How the transition to Apple Silicon made all monitor-controlling apps useless overnight, and how Lunar got past that

July 16, 2021

One lazy evening in November 2020, I watched how Tim Cook announced a fanless MacBook Air with a CPU faster than the latest 16 inch MacBook, while my work-provided 15 inch 2019 MacBook Pro was slowly frying my lap and annoying my wife with its constant fan noise.

I had to get my hands on that machine. I also had the excuse that users of my app couldn’t control their monitor brightness anymore, so I could justify the expense easily in my head.

So I got it! With long delays and convoluted delivery schemes because living in a country like Romania means incredibly high prices on everything Apple.

This already starts to sound like those happy stories about seeing how awesome M1 is, but it’s far from that.

This is a story about how getting an M1 made me quit my job, bang my head against numerous walls to figure out monitor support for it and turn an open source app into something that I can really live off without needing a “real job”.

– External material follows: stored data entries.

$ cat src/rtl/uart_rcv_if.sv
// Ingress-side signal bundle for the UART receiver: serial line in, FIFO write
// port out, plus status pulses. The receiver is the master of the write port.
interface uart_rcv_if;
  logic       txd_in;
  logic       ig_full;
  logic       ig_wr_en;
  logic [7:0] ig_wr_data;
  logic       active;
  logic       done;
  logic       frame_err;
  logic       ovf_err;

  modport master (
    input  txd_in,
    input  ig_full,
    output ig_wr_en,
    output ig_wr_data,
    output active,
    output done,
    output frame_err,
    output ovf_err
  );

  modport slave (
    output txd_in,
    output ig_full,
    input  ig_wr_en,
    input  ig_wr_data,
    input  active,
    input  done,
    input  frame_err,
    input  ovf_err
  );
endinterface
<file path="config.mk">
export PLATFORM = sky130hd
export DESIGN_NAME = sync_multi
export DESIGN_NICKNAME = d
export VERILOG_FILES = /design/src/rtl/sync_multi.sv
export SDC_FILE = /design/constraint.sdc
export NUM_CORES = 1
export LEC_CHECK = 0
export CORE_MARGIN = 2
export CORE_UTILIZATION = 44
export DETAILED_ROUTE_END_ITERATION = 10
export GPL_ROUTABILITY_DRIVEN = 1
export PLACE_DENSITY = 0.88
export SLEW_MARGIN = 20
export SYNTH_ARGS = -nofsm -noshare
export SYNTH_HDL_FRONTEND = slang
export SYNTH_SLANG_ARGS = --single-unit
</file>
<file path="constraint.sdc">
create_clock -name clk -period 1.4 [get_ports clk]
set_input_delay 0.21 -clock clk [delete_from_list [all_inputs] [get_ports clk]]
set_output_delay 0.21 -clock clk [all_outputs]
set_load 0.03 [all_outputs]
</file>
===== src/rtl/gf180mcu_osu_sc_12t_clkbranch_seq.sv =====
// Staggered clock-branch enable sequencer: ramps branch ICG enables on low-first
// and off high-first, one bit per step, with a programmable idle gap between steps.
module gf180mcu_osu_sc_12t_clkbranch_seq #(
    parameter int NBR   = 4,
    parameter int GAP_W = 4
) (
    input  logic             CLK,
    input  logic             RN,
    input  logic             REQ,
    input  logic [GAP_W-1:0] GAP,
    output logic [NBR-1:0]   EN,
    output logic             ACK,
    output logic             BUSY
);

    typedef enum logic [1:0] {
        IDLE_OFF  = 2'd0,
        RAMP_UP   = 2'd1,
        IDLE_ON   = 2'd2,
        RAMP_DOWN = 2'd3
    } state_t;

    state_t           r_state, w_state_nxt;
    logic [NBR-1:0]   r_en, w_en_nxt;
    logic [GAP_W-1:0] r_cnt, w_cnt_nxt;
    logic [GAP_W-1:0] r_g, w_g_nxt;
    logic             r_ack, w_ack_nxt;
    logic             r_busy, w_busy_nxt;

    logic [NBR-1:0]   w_en_up;
    logic [NBR-1:0]   w_en_dn;
    logic             w_en_all;
    logic             w_en_none;
    logic             w_cnt_zero;

    // EN is always thermometer code, so a shift adds the lowest clear bit
    // or removes the highest set bit.
    assign w_en_up    = {r_en[NBR-2:0], 1'b1};
    assign w_en_dn    = {1'b0, r_en[NBR-1:1]};
    assign w_en_all   = &r_en;
    assign w_en_none  = ~|r_en;
    assign w_cnt_zero = (r_cnt == '0);

    always_ff @(posedge CLK or negedge RN) begin
        if (!RN) begin
            r_state <= IDLE_OFF;
            r_en    <= '0;
            r_cnt   <= '0;
            r_g     <= '0;
            r_ack   <= 1'b0;
            r_busy  <= 1'b0;
        end else begin
            r_state <= w_state_nxt;
            r_en    <= w_en_nxt;
            r_cnt   <= w_cnt_nxt;
            r_g     <= w_g_nxt;
            r_ack   <= w_ack_nxt;
            r_busy  <= w_busy_nxt;
        end
    end

    always_comb begin
        w_state_nxt = r_state;
        w_en_nxt    = r_en;
        w_cnt_nxt   = r_cnt;
        w_g_nxt     = r_g;
        w_ack_nxt   = r_ack;
        w_busy_nxt  = r_busy;
        case (r_state)
            IDLE_OFF: begin
                if (REQ) begin
                    w_g_nxt     = GAP;
                    w_cnt_nxt   = GAP;
                    w_en_nxt    = w_en_up;
                    w_busy_nxt  = 1'b1;
                    w_state_nxt = RAMP_UP;
                end
            end
            IDLE_ON: begin
                if (!REQ) begin
                    w_g_nxt     = GAP;
                    w_cnt_nxt   = GAP;
                    w_en_nxt    = w_en_dn;
                    w_busy_nxt  = 1'b1;
                    w_state_nxt = RAMP_DOWN;
                end
            end
            RAMP_UP, RAMP_DOWN: begin
                // Direction at each step point follows the live REQ, so a
                // reversal simply continues from the current EN pattern.
                if (!w_cnt_zero) begin
                    w_cnt_nxt = r_cnt - GAP_W'(1);
                end else if (REQ) begin
                    if (w_en_all) begin
                        w_state_nxt = IDLE_ON;
                        w_ack_nxt   = 1'b1;
                        w_busy_nxt  = 1'b0;
                    end else begin
                        w_en_nxt    = w_en_up;
                        w_cnt_nxt   = r_g;
                        w_state_nxt = RAMP_UP;
                    end
                end else begin
                    if (w_en_none) begin
                        w_state_nxt = IDLE_OFF;
                        w_ack_nxt   = 1'b0;
                        w_busy_nxt  = 1'b0;
                    end else begin
                        w_en_nxt    = w_en_dn;
                        w_cnt_nxt   = r_g;
                        w_state_nxt = RAMP_DOWN;
                    end
                end
            end
            default: begin
                w_state_nxt = IDLE_OFF;
            end
        endcase
    end

    assign EN   = r_en;
    assign ACK  = r_ack;
    assign BUSY = r_busy;

endmodule
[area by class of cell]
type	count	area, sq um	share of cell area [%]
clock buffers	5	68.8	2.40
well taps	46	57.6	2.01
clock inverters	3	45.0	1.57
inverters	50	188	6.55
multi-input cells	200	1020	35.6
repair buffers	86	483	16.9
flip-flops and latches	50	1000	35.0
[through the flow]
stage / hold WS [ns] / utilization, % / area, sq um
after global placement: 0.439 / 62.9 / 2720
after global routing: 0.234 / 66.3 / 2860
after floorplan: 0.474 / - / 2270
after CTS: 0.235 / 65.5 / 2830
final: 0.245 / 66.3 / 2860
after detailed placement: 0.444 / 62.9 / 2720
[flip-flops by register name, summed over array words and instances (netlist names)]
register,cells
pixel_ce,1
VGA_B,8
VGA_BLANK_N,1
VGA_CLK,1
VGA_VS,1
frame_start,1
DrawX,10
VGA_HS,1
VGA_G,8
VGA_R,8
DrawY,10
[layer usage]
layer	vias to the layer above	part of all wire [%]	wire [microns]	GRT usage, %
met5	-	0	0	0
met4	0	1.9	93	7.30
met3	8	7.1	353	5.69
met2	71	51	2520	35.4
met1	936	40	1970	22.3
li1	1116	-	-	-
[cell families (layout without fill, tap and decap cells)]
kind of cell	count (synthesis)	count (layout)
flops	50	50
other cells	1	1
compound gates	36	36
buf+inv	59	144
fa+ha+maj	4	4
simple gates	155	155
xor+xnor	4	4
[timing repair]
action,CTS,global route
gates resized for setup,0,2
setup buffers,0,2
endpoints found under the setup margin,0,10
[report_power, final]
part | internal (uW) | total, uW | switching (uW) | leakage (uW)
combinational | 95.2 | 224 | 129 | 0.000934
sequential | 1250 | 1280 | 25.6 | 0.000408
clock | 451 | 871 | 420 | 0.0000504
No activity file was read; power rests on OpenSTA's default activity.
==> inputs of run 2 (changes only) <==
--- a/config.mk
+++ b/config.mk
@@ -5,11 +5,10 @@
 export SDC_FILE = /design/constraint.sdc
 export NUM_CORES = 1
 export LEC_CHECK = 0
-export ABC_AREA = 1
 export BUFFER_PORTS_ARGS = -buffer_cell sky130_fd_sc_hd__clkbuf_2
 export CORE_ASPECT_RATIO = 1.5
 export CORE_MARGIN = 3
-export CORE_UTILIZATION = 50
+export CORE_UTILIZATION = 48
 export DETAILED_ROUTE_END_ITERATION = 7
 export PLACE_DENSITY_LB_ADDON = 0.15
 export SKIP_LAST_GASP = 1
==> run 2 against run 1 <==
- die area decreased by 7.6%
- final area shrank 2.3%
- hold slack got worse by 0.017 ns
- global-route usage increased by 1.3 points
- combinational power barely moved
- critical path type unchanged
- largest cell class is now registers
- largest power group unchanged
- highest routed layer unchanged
$ cat src/rtl/mul_share_arbiter.sv
// Round-robin arbiter sharing one iterative 4x4 multiplier core between two
// requesters; latches operands, starts the core, and returns products with timeout.
module mul_share_arbiter #(
  parameter int TIMEOUT = 32,
  parameter int CNT_W   = 8
) (
  input  logic         clk,
  input  logic         reset_n,
  input  logic         req0,
  input  logic [3:0]   a0,
  input  logic [3:0]   b0,
  input  logic         req1,
  input  logic [3:0]   a1,
  input  logic [3:0]   b1,
  output logic         done0,
  output logic         done1,
  output logic         err,
  output logic [7:0]   z0,
  output logic [7:0]   z1,
  output logic         busy,
  output logic         gnt,
  output logic         mul_start,
  output logic [3:0]   mul_a,
  output logic [3:0]   mul_b,
  input  logic         mul_done,
  input  logic [7:0]   mul_z
);

  typedef enum logic [1:0] {S_IDLE, S_ISSUE, S_WAIT, S_RESP} state_t;

  state_t             state;
  logic [CNT_W-1:0]   cnt;
  logic               grant_idx;

  // On a tie the requester that was not served last wins.
  // NOTE: every always_comb output gets a default first so no latch is inferred.
  always_comb begin
    grant_idx = 1'b0;
    if (req0 && req1) grant_idx = ~gnt;
    else              grant_idx = req1;
  end

  assign busy = (state != S_IDLE);

  // NOTE: sequential state uses non-blocking assignments only, so every flop
  // sees the pre-edge values of its neighbours.
  always_ff @(posedge clk or negedge reset_n) begin
    if (!reset_n) begin
      state     <= S_IDLE;
      cnt       <= '0;
      gnt       <= 1'b1;
      mul_a     <= 4'h0;
      mul_b     <= 4'h0;
      mul_start <= 1'b0;
      done0     <= 1'b0;
      done1     <= 1'b0;
      err       <= 1'b0;
      z0        <= 8'h00;
      z1        <= 8'h00;
    end else begin
      mul_start <= 1'b0;
      done0     <= 1'b0;
      done1     <= 1'b0;
      err       <= 1'b0;
      case (state)
        S_IDLE: begin
          if (req0 || req1) begin
            gnt       <= grant_idx;
            mul_a     <= grant_idx ? a1 : a0;
            mul_b     <= grant_idx ? b1 : b0;
            mul_start <= 1'b1;
            state     <= S_ISSUE;
          end
        end
        S_ISSUE: begin
          cnt   <= '0;
          state <= S_WAIT;
        end
        S_WAIT: begin
          if (mul_done) begin
            if (gnt) z1 <= mul_z;
            else     z0 <= mul_z;
            done0 <= ~gnt;
            done1 <= gnt;
            state <= S_RESP;
          end else if (cnt == CNT_W'(TIMEOUT - 1)) begin
            // Timed out: the requester receives a zero product flagged with err.
            if (gnt) z1 <= 8'h00;
            else     z0 <= 8'h00;
            done0 <= ~gnt;
            done1 <= gnt;
            err   <= 1'b1;
            state <= S_RESP;
          end else begin
            cnt <= cnt + CNT_W'(1);
          end
        end
        S_RESP:  state <= S_IDLE;
        default: state <= S_IDLE;
      endcase
    end
  end

endmodule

# Adjusting monitor brightness on Intel Macs

I develop an app called Lunar that can adjust the real brightness, contrast and volume of monitors by sending DDC commands through the Mac GPU.

lunar app screenshot

On Intel Macs this worked really well because macOS had some private APIs to find the framebuffer of a monitor, send data to it through I²C, and best of all, someone has already done the hard part in figuring this out in this ddcctl utility.

M1 Macs came with a different kernel, very similar to the iOS one. The previous APIs weren’t working anymore on the M1 GPU, the IOFramebuffer was now an IOMobileFramebuffer and the IOI2C* functions weren’t doing anything.

All of a sudden, I was getting countless emails, Twitter DMs and GitHub issues about how Lunar doesn’t work anymore on macOS Big Sur (most M1 users were thinking the OS upgrade was causing this, disregarding the fact that they’re now using hardware and firmware that was never before seen on the Mac)

This was also a reality check for me. Without analytics, I had no idea that Lunar had so many active users!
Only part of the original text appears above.